One of the items that stood out to me in this article was the number of false accusations for rape: 8%.

 

Even on this board, when we have discussed rape on campuses, there has been an equal amount of concern for guys wrongly accused as there has been for the victims. I am the mother of two sons and this still enrages me because it is part of the thought process that holds back the effective prosecution of rape perpetrators. We are far more wrapped up in potentially messing up the future of one young man, than we are in protecting real victims from real assaults.

 

Let's think about it: 100 rapes reported, 92 real women traumatized for life, 8 men falsely accused. I am not minimizing the damage done by a false accusation, but I think the continual emphasis on worrying about a false accusation vs. a real crime is really skewed. That emphasis leads to questions like the "are you sure it's not just regrettable sex?"

 

The other really disturbing note was the study done that basically said many of these assaults couldn't be chalked up to the "drunken misunderstandings" that we've talked about here on the board, but that many of the assailants were responsible for multiple assaults. These are planned and carried out, not just happenstance.

 

In a first year class of say 200 students, it's not just the fact that 50 of those students are or will be rape victims, it's that even if you attribute those rapes at two per rapist, that in that one classroom, it's a good bet that 25 of those students have raped someone.

 

That's a whole lot of entitled feeling young men and that is where we truly need to focus our attention.

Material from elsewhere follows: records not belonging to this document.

`config.mk`:
```
export PLATFORM = sky130hd
export DESIGN_NAME = wbcon_resp_tx
export DESIGN_NICKNAME = d
export VERILOG_FILES = /design/src/rtl/wbcon_pkg.sv /design/src/rtl/wbcon_resp_fifo.sv /design/src/rtl/wbcon_resp_tx.sv
export SDC_FILE = /design/constraint.sdc
export NUM_CORES = 1
export LEC_CHECK = 0
export ABC_AREA = 1
export BUFFER_PORTS_ARGS = -buffer_cell sky130_fd_sc_hd__buf_2
export CAP_MARGIN = 25
export CORE_UTILIZATION = 40
export CTS_BUF_LIST = sky130_fd_sc_hd__clkbuf_4 sky130_fd_sc_hd__clkbuf_8
export DETAILED_ROUTE_END_ITERATION = 10
export PLACE_DENSITY = 0.54
export SLEW_MARGIN = 20
export SYNTH_ARGS = -nofsm -noshare
export SYNTH_HDL_FRONTEND = slang
export SYNTH_HIERARCHICAL = 1
export SYNTH_SLANG_ARGS = --single-unit
```
`constraint.sdc`:
```
create_clock -name i_clk -period 5.25 [get_ports i_clk]
set_input_delay 0.525 -clock i_clk [delete_from_list [all_inputs] [get_ports i_clk]]
set_output_delay 0.525 -clock i_clk [all_outputs]
set_load 0.01 [all_outputs]
```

Part of the problem is the extreme way we treat rapists when we do bother to convict. The young men who perpetrate this stuff by and large can learn better. They can be rehabilitated. But that's often not how it's handled. Instead, in addition to whatever punishment, we register them as sex offenders, with the same permanent stamp of shame as a pedophile whom we may legitimately be concerned is incapable of rehabilitation.

 

Fears of saddling young men with these consequences, disproportionate to the crime when they are guilty (never mind that 8% of false accusations), leads to reluctance to prosecute, which leads to more men getting away with it.

 

The single biggest actual influence the criminal justice system has on crime deterrence is if the likelihood of getting caught is perceived as high.

 

I'd love to see jurisdictions with universities set up diversion programs. Arrest the young men perpetrating these crimes, then give them a chance to enter a diversion program to make the charges go away. To succeed in diversion they must go through appropriate behavioral therapy, pay restitution money into a victims' fund, serve community service hours, and graduate on time. To be allowed to stay in school they should have to secure housing in a dedicated facility with a curfew.

 

A program like that would remove the disincentive to prosecute, rehabilitate those future professionals, and help pay for counseling and treatment for victims of sexual violence on campus. It would increase the visibility of consequences for and chances of getting caught and improve prosecution.

 

I'd also like to see a straight talk sex ed program in high schools instead of the abstinence nonsense taught now in a lot of the U.S.